Abstract Fish blood is a valuable source of antimicrobial proteins which form a crucial part of the innate immune system, but the types and functions of these proteins are still not fully understood. The objectives of this study are to systematically characterize the serum proteins from fish that stably bind to bacteria and to investigate how bacteria respond to these interactions. Serum from turbot, but not the heat-inactivated control, significantly decreased the number of E. tarda bacteria. By conjugating fish serum proteins with fluorescent dye, we showed that E.tarda were coated with multiple labeled proteins. In order to systematically identify these bacteria-binding proteins, we used E.tarda cells to capture turbot serum proteins and subjected the samples to shotgun proteomic analysis, followed by label-free quantitation.
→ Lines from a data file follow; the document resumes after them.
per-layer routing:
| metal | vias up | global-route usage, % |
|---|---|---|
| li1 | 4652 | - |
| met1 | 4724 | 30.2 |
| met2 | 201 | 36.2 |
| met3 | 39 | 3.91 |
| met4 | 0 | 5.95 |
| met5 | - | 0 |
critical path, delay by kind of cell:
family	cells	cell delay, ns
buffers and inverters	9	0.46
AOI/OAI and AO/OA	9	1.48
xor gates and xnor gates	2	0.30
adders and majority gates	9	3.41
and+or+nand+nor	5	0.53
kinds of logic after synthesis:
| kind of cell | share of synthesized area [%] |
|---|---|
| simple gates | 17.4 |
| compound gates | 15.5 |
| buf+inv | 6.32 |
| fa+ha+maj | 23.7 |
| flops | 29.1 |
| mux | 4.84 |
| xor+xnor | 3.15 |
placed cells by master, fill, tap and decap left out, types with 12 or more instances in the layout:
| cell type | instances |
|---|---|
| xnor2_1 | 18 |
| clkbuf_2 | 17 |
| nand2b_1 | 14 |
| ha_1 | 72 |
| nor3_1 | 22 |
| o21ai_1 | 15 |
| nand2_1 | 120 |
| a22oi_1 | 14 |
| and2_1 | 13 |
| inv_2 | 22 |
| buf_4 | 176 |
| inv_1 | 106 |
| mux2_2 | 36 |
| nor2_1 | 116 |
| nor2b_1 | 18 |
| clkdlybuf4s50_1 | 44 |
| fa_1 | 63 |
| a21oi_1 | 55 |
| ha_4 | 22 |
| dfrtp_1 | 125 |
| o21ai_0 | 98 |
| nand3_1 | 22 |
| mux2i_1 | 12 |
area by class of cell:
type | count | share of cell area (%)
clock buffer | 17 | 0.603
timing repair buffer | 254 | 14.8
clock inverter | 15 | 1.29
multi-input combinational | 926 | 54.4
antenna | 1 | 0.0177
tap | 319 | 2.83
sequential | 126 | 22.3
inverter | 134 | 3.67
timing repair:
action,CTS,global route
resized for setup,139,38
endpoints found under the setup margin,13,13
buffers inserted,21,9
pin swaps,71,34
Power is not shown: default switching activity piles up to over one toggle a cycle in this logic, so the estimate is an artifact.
### src/rtl/lm_555_pulse_meter_if.sv
// rtl/lm_555_pulse_meter_if.sv - pulse meter signal bundle
//
// Purpose: groups the measured pulse input and the measurement results.
// Ports (modport view):
//   master : drives pulse; observes high_time, low_time, period, meas_valid, stuck
//   slave  : the meter; samples pulse; drives the measurement results
interface lm_555_pulse_meter_if #(
  parameter int CNT_W = 16
);
  logic             pulse;
  logic [CNT_W-1:0] high_time;
  logic [CNT_W-1:0] low_time;
  logic [CNT_W:0]   period;
  logic             meas_valid;
  logic             stuck;

  modport master (
    output pulse,
    input  high_time, low_time, period, meas_valid, stuck
  );

  modport slave (
    input  pulse,
    output high_time, low_time, period, meas_valid, stuck
  );
endinterface

### src/rtl/lm_555_pulse_meter.sv
// rtl/lm_555_pulse_meter.sv - high/low/period meter for an asynchronous pulse train
//
// Purpose: measures the high and low phase lengths (in clk cycles) of the last
// complete period of an asynchronous pulse, flags a stuck input.
// Ports:
//   clk   : sole clock, rising edge
//   reset : synchronous, active-low
//   bus   : lm_555_pulse_meter_if.slave (pulse in; high_time, low_time,
//           period, meas_valid, stuck out)
module lm_555_pulse_meter #(
  parameter int CNT_W   = 16,
  parameter int TIMEOUT = 4000
) (
  input logic                  clk,
  input logic                  reset,
  lm_555_pulse_meter_if.slave  bus
);

  typedef enum logic [1:0] {IDLE, WAIT_RISE, HIGH, LOW} state_t;

  localparam logic [CNT_W-1:0] CNT_MAX     = '1;
  localparam logic [CNT_W-1:0] TIMEOUT_CNT = CNT_W'(TIMEOUT);

  state_t           state, state_n;
  logic             s1, s2, s3;
  logic [1:0]       warm;
  logic [CNT_W-1:0] cnt, cnt_n, cnt_inc;
  logic [CNT_W-1:0] high_meas, high_meas_n;
  logic [CNT_W-1:0] high_time_n, low_time_n;
  logic [CNT_W:0]   period_n;
  logic             valid_n, stuck_n;
  logic             rise, fall, timeout;

  assign rise    = s2 & ~s3;
  assign fall    = ~s2 & s3;
  assign timeout = (cnt == TIMEOUT_CNT);
  assign cnt_inc = (cnt == CNT_MAX) ? cnt : cnt + CNT_W'(1);

  always_comb begin
    state_n     = state;
    cnt_n       = cnt;
    high_meas_n = high_meas;
    high_time_n = bus.high_time;
    low_time_n  = bus.low_time;
    period_n    = bus.period;
    valid_n     = 1'b0;
    stuck_n     = bus.stuck;
    case (state)
      IDLE: begin
        cnt_n = '0;
        // s1/s2 hold reset zeros for two cycles, not real samples; waiting for
        // warm[1] keeps a pulse that is already high at reset release from
        // looking like a low phase and being measured as a partial high.
        if (warm[1] && !s2) state_n = WAIT_RISE;
      end
      WAIT_RISE: begin
        cnt_n = '0;
        if (rise) begin
          state_n = HIGH;
          cnt_n   = CNT_W'(1);
        end
      end
      HIGH: begin
        if (timeout) begin
          state_n = IDLE;
          cnt_n   = '0;
          stuck_n = 1'b1;
        end else if (fall) begin
          state_n     = LOW;
          cnt_n       = CNT_W'(1);
          high_meas_n = cnt;
        end else begin
          cnt_n = cnt_inc;
        end
      end
      LOW: begin
        // timeout wins over a rise seen in the same cycle
        if (timeout) begin
          state_n = IDLE;
          cnt_n   = '0;
          stuck_n = 1'b1;
        end else if (rise) begin
          state_n     = HIGH;
          cnt_n       = CNT_W'(1);
          high_time_n = high_meas;
          low_time_n  = cnt;
          period_n    = {1'b0, high_meas} + {1'b0, cnt};
          valid_n     = 1'b1;
          stuck_n     = 1'b0;
        end else begin
          cnt_n = cnt_inc;
        end
      end
      default: state_n = IDLE;
    endcase
  end

  always_ff @(posedge clk) begin
    if (!reset) begin
      state          <= IDLE;
      cnt            <= '0;
      s1             <= 1'b0;
      s2             <= 1'b0;
      s3             <= 1'b0;
      warm           <= 2'b00;
      high_meas      <= '0;
      bus.high_time  <= '0;
      bus.low_time   <= '0;
      bus.period     <= '0;
      bus.meas_valid <= 1'b0;
      bus.stuck      <= 1'b0;
    end else begin
      s1             <= bus.pulse;
      s2             <= s1;
      s3             <= s2;
      warm           <= {warm[0], 1'b1};
      state          <= state_n;
      cnt            <= cnt_n;
      high_meas      <= high_meas_n;
      bus.high_time  <= high_time_n;
      bus.low_time   <= low_time_n;
      bus.period     <= period_n;
      bus.meas_valid <= valid_n;
      bus.stuck      <= stuck_n;
    end
  end

endmodule

### src/flat_wrapper.sv
// flat-port wrapper written by rule: the top's interface ports become plain ports
module lm_555_pulse_meter_flat 
#(
  parameter int CNT_W   = 16,
  parameter int TIMEOUT = 4000
)
  (clk, reset, bus_pulse, bus_high_time, bus_low_time, bus_period, bus_meas_valid, bus_stuck);
  lm_555_pulse_meter_if #(.CNT_W(CNT_W)) bus_i ();
  input logic clk;
  input logic reset;
  input wire logic [$bits(bus_i.pulse)-1:0] bus_pulse;
  output wire logic [$bits(bus_i.high_time)-1:0] bus_high_time;
  output wire logic [$bits(bus_i.low_time)-1:0] bus_low_time;
  output wire logic [$bits(bus_i.period)-1:0] bus_period;
  output wire logic [$bits(bus_i.meas_valid)-1:0] bus_meas_valid;
  output wire logic [$bits(bus_i.stuck)-1:0] bus_stuck;
  assign bus_i.pulse = bus_pulse;
  assign bus_high_time = bus_i.high_time;
  assign bus_low_time = bus_i.low_time;
  assign bus_period = bus_i.period;
  assign bus_meas_valid = bus_i.meas_valid;
  assign bus_stuck = bus_i.stuck;
  lm_555_pulse_meter #(.CNT_W(CNT_W), .TIMEOUT(TIMEOUT)) u_core (.clk(clk), .reset(reset), .bus(bus_i));
endmodule
### config.mk
export PLATFORM = sky130hd
export DESIGN_NAME = lm_555_pulse_meter_flat
export DESIGN_NICKNAME = d
export VERILOG_FILES = /design/src/rtl/lm_555_pulse_meter_if.sv /design/src/rtl/lm_555_pulse_meter.sv /design/src/flat_wrapper.sv
export SDC_FILE = /design/constraint.sdc
export NUM_CORES = 1
export LEC_CHECK = 0
export ABC_AREA = 1
export BUFFER_PORTS_ARGS = -buffer_cell sky130_fd_sc_hd__buf_2
export CORE_ASPECT_RATIO = 0.75
export CORE_MARGIN = 2
export CORE_UTILIZATION = 55
export DETAILED_ROUTE_END_ITERATION = 6
export GPL_TIMING_DRIVEN = 0
export PLACE_DENSITY = 0.78
export SKIP_LAST_GASP = 1
export SYNTH_ARGS = -nofsm -noshare
export SYNTH_HDL_FRONTEND = slang
export SYNTH_SLANG_ARGS = --single-unit
### constraint.sdc
create_clock -name clk -period 2.6 [get_ports clk]
set_input_delay 0.26 -clock clk [delete_from_list [all_inputs] [get_ports clk]]
set_output_delay 0.26 -clock clk [all_outputs]
set_load 0.01 [all_outputs]
==> key figures, run 1 <==
Run status
  • Outcome: complete, no violations

Clocking
  • Reg clk slew, reported paths: 90 ps
  • Num CTS Buffers: 9
  • Post-cts resize count: 0
  • # hold bufs at CTS: 0
  • Clock sinks: 90
  • Buffer levels on the longest clock path: 2
  • # Post-CTS Setup Buffers: 0
  • Worst skew pair latency: 380 ps
  • CTS root buffer: clkbuf_8
  • TritonCTS clock tree: done
  • Htree depth: 3

Worst setup path
  • Cell mode on critical path: nand2_1
  • Startpoint types: flop
  • Data arrival, critical path: 2310 ps
  • Worst Path Buf+Inv: 0
  • RR Endpoint: u_core.cnt[0]
  • Reg2reg path depth: 8
  • Worst path depth: 8
  • WS Path Type: flop to flop
  • Delay of the slowest critical-path stage: 470 ps
  • CP Capture Point: u_core.cnt[0]
  • CP startpoint: u_core.cnt[1]
  • Crit-path cells: ha_1, nand2_1, nor2_1, nand2_1, nor2_1, xor2_1, nand2_1, a21oi_1
  • Flop2flop setup slack: 590 ps
  • Worst flop-to-flop path startpoint: u_core.cnt[1]
  • Kind of cell adding the most delay to the critical path: simple AND/OR/NAND/NOR gates
  • CP required: 2900 ps
  • Critical path's slowest cell: dfxtp_1
  • Worst-path maximum fanout: 7
  • Critical Path End Type: flop

Drt
  • Drt pass-1 iters: 5
  • Via Count: 4350
  • Drc violations: 0
  • Vias per std cell: 5.25
  • Drt initial violations: 253
  • Final antenna-violating net count: 0
  • Avg WL per Cell: 14.6 microns
  • DRT Wirelength: 12.1 mm

Logic synthesis
  • Mapped Area: 4490 sq um
  • Async S/R FF share, synth: 0%
  • Post-synth EDFFs: 0
  • Synth Instances: 655
  • Ys Warns: 0
  • Synthesized flop and latch total: 90
  • Post-synthesis sequential area ratio: 40.1%
  • Syn nets: 677
  • Yosys cell types: 31
  • Syn_area_per_cell: 6.86 sq um
  • Main synth FF type: dfxtp_1

Global routing
  • Largest net degree at the start of global routing: 17
  • Vias in the first global route: 3921
  • Initial antenna violation count: 0
  • Grt ovf: 0
  • First-pass GRT wire length: 19.3 mm
  • GRT Util Overall: 28.7%

Die
  • Die H: 82.3 microns
  • Core area: 7920 sq um
  • Standard-cell row count: 28
  • Die Area: 8920 sq um
  • Die Span X: 108 microns
  • Initial Util: 56.7%
  • I/O pins: 54

Finish
  • Commonest cells after routing, fill and taps aside: nand2_1 (144), nor2_1 (105), dfxtp_1 (90), inv_1 (76), buf_2 (63)
  • Layout cells sized above 1: 13.4%
  • Count of non-filler cells in the finished layout: 829
  • N_diodes: 0
  • Nets: 741
  • Fin area: 5090 sq um
  • Commonest non-fill, non-tap cell in the layout: nand2_1
  • Area grow syn2layout: 13.3%
  • Fin util: 64.3%

Timing
  • Final-report max-slew violation count: 0
  • Final period util: 77.4%
  • Fmax: 497 MHz
  • Worst Max-Slew Pin Slew: 691 ps
  • Setup-failing EPs final: 0
  • Min Tclk post-route: 2010 ps
  • Final Hold Viols: 0
  • Clock skew: 12.6 ps
  • RSZ-0062 raised after global routing: false
  • Slew HR: 53.8%
  • Setup tns final: 0 ps

Power and ir drop
  • Max IR drop VDD: 0.000293 V
  • Power Total: 2.44 mW
  • Static Leak: 2.38 nW
  • Pwr Density: 480 nW/um^2

Job
  • Maxcap violations: 0

Place
  • PortBufs: 53
  • Placed Cells incl. Taps: 813
  • Gpl congestion: 0.996
  • HPWL Detailed: 9.20 mm
  • Placed cell area: 4890 sq um

Min path
  • Type of the tightest min-delay check: input pin to flop
  • Min-delay src: reset
[src/rtl/dmem_pkg.sv]
// Shared data-memory definitions: access size encoding, arbiter FSM states, request bundle.
// Latency: n/a (types and pure functions only).
// Backpressure: n/a.
// Used by the data-memory arbiter, the memory itself and the load/store unit.
package dmem_pkg;

    typedef enum logic [1:0] {
        SZ_BYTE = 2'b00,
        SZ_HALF = 2'b01,
        SZ_WORD = 2'b10
    } mem_size_e;

    // Size code with no legal meaning; any access carrying it is rejected.
    localparam logic [1:0] SZ_ILLEGAL = 2'b11;

    typedef enum logic [1:0] {
        ARB   = 2'b00,
        LOCK1 = 2'b01,
        FORCE = 2'b10
    } arb_state_e;

    // One requester's request fields, bundled for muxing onto the memory.
    typedef struct packed {
        logic        we;
        logic [1:0]  size;
        logic [31:0] addr;
        logic [31:0] wdata;
    } req_t;

    // Number of bytes touched by an access of the given size.
    // The illegal code maps to 4 so that range arithmetic stays defined;
    // such accesses are flagged as errors independently.
    function automatic logic [2:0] size_bytes(input mem_size_e sz);
        case (sz)
            SZ_BYTE: size_bytes = 3'd1;
            SZ_HALF: size_bytes = 3'd2;
            SZ_WORD: size_bytes = 3'd4;
            default: size_bytes = 3'd4;
        endcase
    endfunction

endpackage

[src/rtl/dmem_access_check.sv]
// Legality check for one data-memory access: size code, alignment and range.
// Latency: purely combinational, zero cycles.
// Backpressure: none; evaluated on whatever request is currently granted.
// Ports:
//   size  in  2   access size code (byte/half/word/illegal)
//   addr  in  32  byte address
//   err   out 1   access must be rejected
module dmem_access_check
    import dmem_pkg::*;
#(
    parameter int unsigned MEM_BYTES = 256
) (
    input  logic [1:0]  size,
    input  logic [31:0] addr,
    output logic        err
);

    logic        bad_size;
    logic        misaligned;
    logic        out_of_range;
    logic [32:0] end_addr;

    always_comb begin
        bad_size   = (size == SZ_ILLEGAL);
        misaligned = ((size == SZ_HALF) && addr[0]) ||
                     ((size == SZ_WORD) && (addr[1:0] != 2'b00));
        // One extra bit so an address near 2^32 cannot wrap back into range.
        end_addr     = {1'b0, addr} + {30'd0, size_bytes(mem_size_e'(size))};
        out_of_range = (end_addr > 33'(MEM_BYTES));
        err          = bad_size | misaligned | out_of_range;
    end

endmodule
A total of 76 fish proteins have been identified, including known antimicrobial proteins such as complement components and Wap65-2. 34 proteins with no previously known immunological function were also identified to bind to E.tarda. This approach also allowed the study of the proteomic changes in E.tarda exposed to turbot serum. Our data indicated a rapid decrease of translation factors and an upregulation of membrane components in response to serum treatment. Interestingly, fish serum induced a rapid suppression of the expression of bacterial antioxidant enzymes like catalase and led to an accumulation of reactive oxygen species, suggesting that fish serum can override a bacterial self-defence mechanism. Taken together, this work offers a comprehensive view of the interactions between fish serum proteins and pathogenic bacteria, and reveals previously unknown factors and mechanisms in fish innate immunity.